Please provide the following information when requesting support.
• Configuration of the TAO Toolkit Instance
dockers:
nvidia/tao/tao-toolkit-tf:
v3.21.11-tf1.15.5-py3:
nvidia/tao/tao-toolkit-lm:
format_version: 2.0
toolkit_version: 3.21.11
published_date: 11/08/2021
• when i am training the model it is showing me the error as shown on right side of screenshot and also tfRecord folder created is empty
os.system("tao yolo_v4_tiny dataset_convert -d " + self.specs_dir + "/yolo_v4_tiny_tfrecords_kitti_train.txt
-o " + self.data_download + “/training/tfrecords/train”)
os.system("tao yolo_v4_tiny dataset_convert -d " + self.specs_dir + "/yolo_v4_tiny_tfrecords_kitti_val.txt
-o " + self.data_download + “/val/tfrecords/val”)
using these commands for tfRecords generation
Morganh
#2
Please share the log when generate tfrecord files.
Logs are like this and tfRecords folder is created as shown in other screenshot but this folder is empty.
Morganh
#5
As below said, there are no images.
So, please double check the path to your images.
Can you share the spec file when generate tfrecord?
Morganh
#8
Can you share the command how did you generate tfrecord?
This the configuration file
[PATH]
USER_EXPERIMENT_DIR=/workspace/tao-experiments/yolo_v4_tiny
DATA_DOWNLOAD_DIR=/workspace/tao-experiments/data
LOCAL_PROJECT_DIR=/home/vlabs-ashu/Desktop/TAO_pipeline
LOCAL_DATA_DIR=/home/vlabs-ashu/Desktop/TAO_pipeline/data
LOCAL_EXPERIMENT_DIR=/home/vlabs-ashu/Desktop/TAO_pipeline/yolo_v4_tiny
SPECS_DIR=/workspace/tao-experiments/yolo_v4_tiny/specs
KEY=nvidia_tlt
LOCAL_SPECS=/home/vlabs-ashu/Desktop/TAO_pipeline/specs
reading paths
self.user_experiment = str(cfg[‘PATH’][‘USER_EXPERIMENT_DIR’])
self.data_download = str(cfg[‘PATH’][‘DATA_DOWNLOAD_DIR’])
self.local_project = str(cfg[‘PATH’][‘LOCAL_PROJECT_DIR’])
self.local_data = str(cfg[‘PATH’][‘LOCAL_DATA_DIR’])

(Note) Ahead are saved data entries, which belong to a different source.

[config.mk]
export PLATFORM = sky130hd
export DESIGN_NAME = mem_arbiter_flat
export DESIGN_NICKNAME = d
export VERILOG_FILES = /design/src/rtl/mem_arbiter_if.sv /design/src/rtl/mem_arbiter.sv /design/src/flat_wrapper.sv
export SDC_FILE = /design/constraint.sdc
export NUM_CORES = 1
export LEC_CHECK = 0
export ABC_AREA = 1
export BUFFER_PORTS_ARGS = -buffer_cell sky130_fd_sc_hd__buf_2
export CAP_MARGIN = 20
export CORE_AREA = 5 5 101 103
export CTS_CLUSTER_DIAMETER = 50
export DETAILED_ROUTE_END_ITERATION = 7
export DIE_AREA = 0 0 106 108
export PLACE_DENSITY = 0.64
export SLEW_MARGIN = 0
export SYNTH_ARGS = -nofsm -noshare
export SYNTH_HDL_FRONTEND = slang
export SYNTH_SLANG_ARGS = --single-unit
[constraint.sdc]
create_clock -name CLK -period 3 [get_ports CLK]
set_input_delay 0.6 -clock CLK [delete_from_list [all_inputs] [get_ports CLK]]
set_output_delay 0.6 -clock CLK [all_outputs]
set_load 0.01 [all_outputs]
[src/rtl/mem_arbiter_if.sv]
// rtl/mem_arbiter_if.sv - request/RAM bundle between datapath, arbiter and RAM port
// slave is the arbiter's view; master is the requester/RAM side that drives it.
interface mem_arbiter_if #(
  parameter int ADDR_W = 32,
  parameter int DATA_W = 32
);
  logic              iREN;
  logic [ADDR_W-1:0] iaddr;
  logic              ihit;
  logic [DATA_W-1:0] iload;
  logic              dREN;
  logic              dWEN;
  logic [ADDR_W-1:0] daddr;
  logic [DATA_W-1:0] dstore;
  logic              dhit;
  logic [DATA_W-1:0] dload;
  logic              ramREN;
  logic              ramWEN;
  logic [ADDR_W-1:0] ramaddr;
  logic [DATA_W-1:0] ramstore;
  logic [DATA_W-1:0] ramload;
  logic              ram_ready;
  logic [1:0]        grant;

  modport slave (
    input  iREN, iaddr, dREN, dWEN, daddr, dstore, ramload, ram_ready,
    output ihit, iload, dhit, dload, ramREN, ramWEN, ramaddr, ramstore, grant
  );

  modport master (
    output iREN, iaddr, dREN, dWEN, daddr, dstore, ramload, ram_ready,
    input  ihit, iload, dhit, dload, ramREN, ramWEN, ramaddr, ramstore, grant
  );
endinterface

self.local_experiment = str(cfg[‘PATH’][‘LOCAL_EXPERIMENT_DIR’])
self.specs_dir = str(cfg[‘PATH’][‘SPECS_DIR’])
self.local_specs = str(cfg[‘PATH’][‘LOCAL_SPECS’])
self.key = str(cfg[‘PATH’][‘KEY’])
Generating tfRecords
os.system("tao yolo_v4_tiny dataset_convert -d " + self.specs_dir + "/yolo_v4_tiny_tfrecords_kitti_train.txt
-o " + self.data_download + “/training/tfrecords/train”)

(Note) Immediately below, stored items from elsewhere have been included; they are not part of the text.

$ cat config.mk
export PLATFORM = sky130hd
export DESIGN_NAME = mult_control
export DESIGN_NICKNAME = d
export VERILOG_FILES = /design/src/rtl/mult_control.sv
export SDC_FILE = /design/constraint.sdc
export NUM_CORES = 1
export LEC_CHECK = 0
export CELL_PAD_IN_SITES_DETAIL_PLACEMENT = 0
export CELL_PAD_IN_SITES_GLOBAL_PLACEMENT = 2
export CORE_UTILIZATION = 20
export CTS_CLUSTER_DIAMETER = 80
export DETAILED_ROUTE_END_ITERATION = 16
export MAX_ROUTING_LAYER = met4
export PLACE_DENSITY_LB_ADDON = 0.1
export SETUP_SLACK_MARGIN = 0.4
export SYNTH_ARGS = -nofsm -noshare
export SYNTH_HDL_FRONTEND = slang
export SYNTH_SLANG_ARGS = --single-unit
$ cat constraint.sdc
create_clock -name clk -period 1.3 [get_ports clk]
set_input_delay 0.26 -clock clk [delete_from_list [all_inputs] [get_ports clk]]
set_output_delay 0.26 -clock clk [all_outputs]
set_load 0.05 [all_outputs]
$ cat src/rtl/mult_control.sv
// -----------------------------------------------------------------------------
// mult_control
//
// Sequencing controller for a nibble-serial 8x8 multiplier. The datapath has
// one 4x4 multiplier, a nibble-shift unit and a 16-bit accumulator. This block
// walks the datapath through the four partial products
//   a_lo*b_lo (<<0, load), a_hi*b_lo (<<4), a_lo*b_hi (<<4), a_hi*b_hi (<<8)
// and reports busy/done to the host.
//
// Parameters
//   HOLD_DONE  1: done held in DONE until start goes low; 0: one-cycle done
//   START_EDGE 1: launch on start rising edge;   0: launch on start level
//
// Ports
//   clk          system clock, rising edge
//   reset_a      asynchronous active-low reset
//   start        multiply request from the host
//   a_sel        operand A nibble select (0 = A[3:0], 1 = A[7:4])
//   b_sel        operand B nibble select (0 = B[3:0], 1 = B[7:4])
//   shift_cntrl  shift code (000 = x1, 001 = <<4, 010 = <<8, 111 = illegal state)
//   accum_en     accumulator captures this cycle
//   accum_load   with accum_en: load the shifted product instead of adding it
//   busy         high in LSB, MID and MSB
//   done         result valid in the accumulator
//   state_out    current state encoding for debug display
// -----------------------------------------------------------------------------
module mult_control #(
    parameter bit HOLD_DONE  = 1'b1,
    parameter bit START_EDGE = 1'b1
) (
    input  logic       clk,
    input  logic       reset_a,
    input  logic       start,
    output logic       a_sel,
    output logic       b_sel,
    output logic [2:0] shift_cntrl,
    output logic       accum_en,
    output logic       accum_load,
    output logic       busy,
    output logic       done,
    output logic [2:0] state_out
);

    typedef enum logic [2:0] {
        IDLE = 3'b000,
        LSB  = 3'b001,
        MID  = 3'b010,
        MSB  = 3'b011,
        DONE = 3'b100
    } state_e;

    // The state register is kept as a plain 3-bit vector so that the three
    // unused encodings are representable and recover through the default arm.
    logic [2:0] state;
    logic       cnt;      // MID sub-step: 0 = a_hi*b_lo, 1 = a_lo*b_hi
    logic       start_q;  // start delayed one cycle, for edge detection
    logic       launch;

    // Launch only affects the next state; outputs never see start directly.
    assign launch = START_EDGE ? (start & ~start_q) : start;

    // NOTE: sequential state uses non-blocking assignments so every register
    // samples pre-edge values regardless of statement order.
    always_ff @(posedge clk or negedge reset_a) begin
        if (!reset_a) begin
            state   <= IDLE;
            cnt     <= 1'b0;
            start_q <= 1'b0;
        end else begin
            // Tracked in every state so a start held through DONE is not seen
            // as a fresh edge when the FSM returns to IDLE.
            start_q <= start;
            case (state)
                IDLE: begin
                    if (launch) begin
                        state <= LSB;
                        cnt   <= 1'b0;
                    end
                end
                LSB: begin
                    state <= MID;
                    cnt   <= 1'b0;
                end
                MID: begin
                    if (!cnt) begin
                        cnt <= 1'b1;
                    end else begin
                        state <= MSB;
                        cnt   <= 1'b0;
                    end
                end
                MSB: begin
                    state <= DONE;
                end
                DONE: begin
                    if (!HOLD_DONE || !start) begin
                        state <= IDLE;
                    end
                end
                default: begin
                    state <= IDLE;
                    cnt   <= 1'b0;
                end
            endcase
        end
    end

    // Output decode from state and cnt only.
    // NOTE: every output gets a default before the case so no path through
    // the block leaves a signal unassigned, which would infer a latch.
    always_comb begin
        a_sel       = 1'b0;
        b_sel       = 1'b0;
        shift_cntrl = 3'b000;
        accum_en    = 1'b0;
        accum_load  = 1'b0;
        busy        = 1'b0;
        done        = 1'b0;
        case (state)
            IDLE: begin
            end
            LSB: begin
                accum_en   = 1'b1;
                accum_load = 1'b1;
                busy       = 1'b1;
            end
            MID: begin
                a_sel       = ~cnt;
                b_sel       = cnt;
                shift_cntrl = 3'b001;
                accum_en    = 1'b1;
                busy        = 1'b1;
            end
            MSB: begin
                a_sel       = 1'b1;
                b_sel       = 1'b1;
                shift_cntrl = 3'b010;
                accum_en    = 1'b1;
                busy        = 1'b1;
            end
            DONE: begin
                done = 1'b1;
            end
            default: begin
                // Illegal encoding: flag it on the shift code, keep the
                // accumulator and host handshake quiet.
                shift_cntrl = 3'b111;
            end
        endcase
    end

    assign state_out = state;

endmodule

os.system("tao yolo_v4_tiny dataset_convert -d " + self.specs_dir + "/yolo_v4_tiny_tfrecords_kitti_val.txt
-o " + self.data_download + “/val/tfrecords/val”)
Morganh
#10
Usually this kind of issue may result from:
- The path is not correct. Please make sure the images are available in the correct path
- Make sure the extension of images are correct
- Please note that the path should be the path inside the docker. Thus, need to double check the ~/.tao_mounts.json
- For debug use, you can run “tao detectnet_v2” to trigger an interactive session to check.

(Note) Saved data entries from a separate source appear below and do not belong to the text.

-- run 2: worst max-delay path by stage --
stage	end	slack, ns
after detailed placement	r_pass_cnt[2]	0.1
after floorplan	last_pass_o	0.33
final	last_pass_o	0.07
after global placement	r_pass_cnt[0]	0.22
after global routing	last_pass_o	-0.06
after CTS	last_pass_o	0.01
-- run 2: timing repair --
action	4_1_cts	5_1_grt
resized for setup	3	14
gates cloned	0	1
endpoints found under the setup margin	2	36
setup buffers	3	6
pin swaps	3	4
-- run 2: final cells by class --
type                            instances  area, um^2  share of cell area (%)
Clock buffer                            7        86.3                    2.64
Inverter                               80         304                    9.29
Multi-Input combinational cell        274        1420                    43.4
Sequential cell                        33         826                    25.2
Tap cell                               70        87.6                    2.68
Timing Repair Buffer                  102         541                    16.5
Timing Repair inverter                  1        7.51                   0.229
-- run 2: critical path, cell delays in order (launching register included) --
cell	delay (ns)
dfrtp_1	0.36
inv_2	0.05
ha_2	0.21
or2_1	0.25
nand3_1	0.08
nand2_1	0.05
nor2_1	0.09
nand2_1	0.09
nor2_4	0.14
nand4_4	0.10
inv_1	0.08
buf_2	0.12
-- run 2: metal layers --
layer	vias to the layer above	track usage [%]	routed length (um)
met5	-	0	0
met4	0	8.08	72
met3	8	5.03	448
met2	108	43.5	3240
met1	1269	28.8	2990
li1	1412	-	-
--- src/rtl/seven_seg_scanner.sv ---
// seven_seg_scanner: time-multiplexes a 32-bit hex value onto one shared
// seven-segment bus, one digit per refresh slot, eight slots per frame.
// Display data is double-buffered: a load lands in a pending register and
// is copied into the shadow register that drives the segments only at a
// frame wrap. A scan therefore never mixes old and new data.
//
// Load protocol: 'load' is a one-cycle strobe with no back-pressure. Every
// cycle with load=1 overwrites the pending data, so the last strobe before a
// frame wrap wins.
module seven_seg_scanner #(
    parameter int REFRESH_DIV = 100000
) (
    input  logic        clk,
    input  logic        rst,
    input  logic [31:0] value,
    input  logic [7:0]  dp_mask,
    input  logic        blank_lz,
    input  logic        load,
    input  logic        enable,
    output logic [2:0]  select,
    output logic        led_enable,
    output logic [7:0]  seg,
    output logic        frame_done
);

    // REFRESH_DIV is at least 2, so PW is at least 1 and holds REFRESH_DIV-1.
    localparam int            PW         = $clog2(REFRESH_DIV);
    localparam logic [PW-1:0] PRESC_LAST = PW'(REFRESH_DIV - 1);

    logic          en_q;
    logic [PW-1:0] presc_q, presc_d;
    logic [2:0]    sel_q, sel_d;
    logic          fd_q, fd_d;

    logic [31:0]   pend_val_q, pend_val_d;
    logic [7:0]    pend_dp_q, pend_dp_d;
    logic          pend_blz_q, pend_blz_d;
    logic          pend_flag_q, pend_flag_d;

    logic [31:0]   sh_val_q, sh_val_d;
    logic [7:0]    sh_dp_q, sh_dp_d;
    logic          sh_blz_q, sh_blz_d;

    logic          tick;
    logic          wrap;
    logic          commit;

    // A slot ends on tick; the last slot of a frame ending is a wrap.
    assign tick   = en_q && (presc_q == PRESC_LAST);
    assign wrap   = tick && (sel_q == 3'd7);
    assign commit = wrap && pend_flag_q;

    // Next-state logic: scan counters advance only while enabled; the
    // commit reads the pending contents from before this edge, so a load on
    // the same edge stays pending for the following frame.
    always_comb begin
        presc_d     = presc_q;
        sel_d       = sel_q;
        fd_d        = wrap;
        pend_val_d  = pend_val_q;
        pend_dp_d   = pend_dp_q;
        pend_blz_d  = pend_blz_q;
        pend_flag_d = pend_flag_q;
        sh_val_d    = sh_val_q;
        sh_dp_d     = sh_dp_q;
        sh_blz_d    = sh_blz_q;

        if (en_q) begin
            if (tick) begin
                presc_d = '0;
                sel_d   = sel_q + 3'd1;
            end else begin
                presc_d = presc_q + 1'b1;
            end
        end

        if (commit) begin
            sh_val_d    = pend_val_q;
            sh_dp_d     = pend_dp_q;
            sh_blz_d    = pend_blz_q;
            pend_flag_d = 1'b0;
        end

        if (load) begin
            pend_val_d  = value;
            pend_dp_d   = dp_mask;
            pend_blz_d  = blank_lz;
            pend_flag_d = 1'b1;
        end
    end

    // State registers with synchronous reset; reset also drops any pending load.
    always_ff @(posedge clk) begin
        if (rst) begin
            en_q        <= 1'b0;
            presc_q     <= '0;
            sel_q       <= 3'd0;
            fd_q        <= 1'b0;
            pend_val_q  <= 32'd0;
            pend_dp_q   <= 8'd0;
            pend_blz_q  <= 1'b0;
            pend_flag_q <= 1'b0;
            sh_val_q    <= 32'd0;
            sh_dp_q     <= 8'd0;
            sh_blz_q    <= 1'b0;
        end else begin
            en_q        <= enable;
            presc_q     <= presc_d;
            sel_q       <= sel_d;
            fd_q        <= fd_d;
            pend_val_q  <= pend_val_d;
            pend_dp_q   <= pend_dp_d;
            pend_blz_q  <= pend_blz_d;
            pend_flag_q <= pend_flag_d;
            sh_val_q    <= sh_val_d;
            sh_dp_q     <= sh_dp_d;
            sh_blz_q    <= sh_blz_d;
        end
    end

    // zero_from[i] is set when shadow nibbles 7 down to i are all zero.
    logic [7:0] zero_from;

    // Build the leading-zero chain from the most significant digit downward.
    always_comb begin
        zero_from    = '0;
        zero_from[7] = (sh_val_q[31:28] == 4'd0);
        for (int i = 6; i >= 0; i--) begin
            zero_from[i] = zero_from[i+1] && (sh_val_q[4*i +: 4] == 4'd0);
        end
    end

    logic [3:0] nib;
    logic [6:0] hex_code;
    logic       blank_digit;

    // Hex to active-low {g,f,e,d,c,b,a} for the digit currently selected.
    always_comb begin
        nib = sh_val_q[{sel_q, 2'b00} +: 4];
        case (nib)
            4'h0:    hex_code = 7'h40;
            4'h1:    hex_code = 7'h79;
            4'h2:    hex_code = 7'h24;
            4'h3:    hex_code = 7'h30;
            4'h4:    hex_code = 7'h19;
            4'h5:    hex_code = 7'h12;
            4'h6:    hex_code = 7'h02;
            4'h7:    hex_code = 7'h78;
            4'h8:    hex_code = 7'h00;
            4'h9:    hex_code = 7'h10;
            4'hA:    hex_code = 7'h08;
            4'hB:    hex_code = 7'h03;
            4'hC:    hex_code = 7'h46;
            4'hD:    hex_code = 7'h21;
            4'hE:    hex_code = 7'h06;
            default: hex_code = 7'h0E;
        endcase
    end

    // Digit 0 is never blanked so an all-zero value still shows one "0".
    assign blank_digit = sh_blz_q && (sel_q != 3'd0) && zero_from[sel_q];

    // Segment bus: dark while disabled or blanked, otherwise dp plus hex code.
    always_comb begin
        if (!en_q || blank_digit) begin
            seg = 8'hFF;
        end else begin
            seg = {~sh_dp_q[sel_q], hex_code};
        end
    end

    assign select     = sel_q;
    assign led_enable = en_q;
    assign frame_done = fd_q;

endmodule

--- config.mk ---
export PLATFORM = sky130hd
export DESIGN_NAME = seven_seg_scanner
export DESIGN_NICKNAME = d
export VERILOG_FILES = /design/src/rtl/seven_seg_scanner.sv
export SDC_FILE = /design/constraint.sdc
export NUM_CORES = 1
export LEC_CHECK = 0
export ABC_AREA = 1
export CORE_MARGIN = 5
export CORE_UTILIZATION = 40
export CTS_BUF_LIST = sky130_fd_sc_hd__clkbuf_2
export DETAILED_ROUTE_END_ITERATION = 7
export HOLD_SLACK_MARGIN = 0.02
export PLACE_DENSITY_LB_ADDON = 0.3
export SYNTH_ARGS = -nofsm -noshare
export SYNTH_HDL_FRONTEND = slang
export SYNTH_SLANG_ARGS = --single-unit
--- constraint.sdc ---
create_clock -name clk -period 3.95 [get_ports clk]
set_input_delay 0.79 -clock clk [delete_from_list [all_inputs] [get_ports clk]]
set_output_delay 0.79 -clock clk [all_outputs]
set_load 0.05 [all_outputs]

Thanks, resolved. Extension of images were not correct.
Tf records are generated but but i am still getting the error on training
This is the error but while debugging tfRecords are there.
Morganh
#14
Please double check if you set correct tfrecords file path in the training spec file.
Similar topic is ValueError: No dataset tfrecords file found at path - #7 by Morganh
I am able to train the model in my system but when i am running trying to train in other system, i am getting this type of error.
So, the original issue is fixed on your side, right? Could you share the experience and what is the root cause?
system
closed
#17
This topic was automatically closed 14 days after the last reply. New replies are no longer allowed.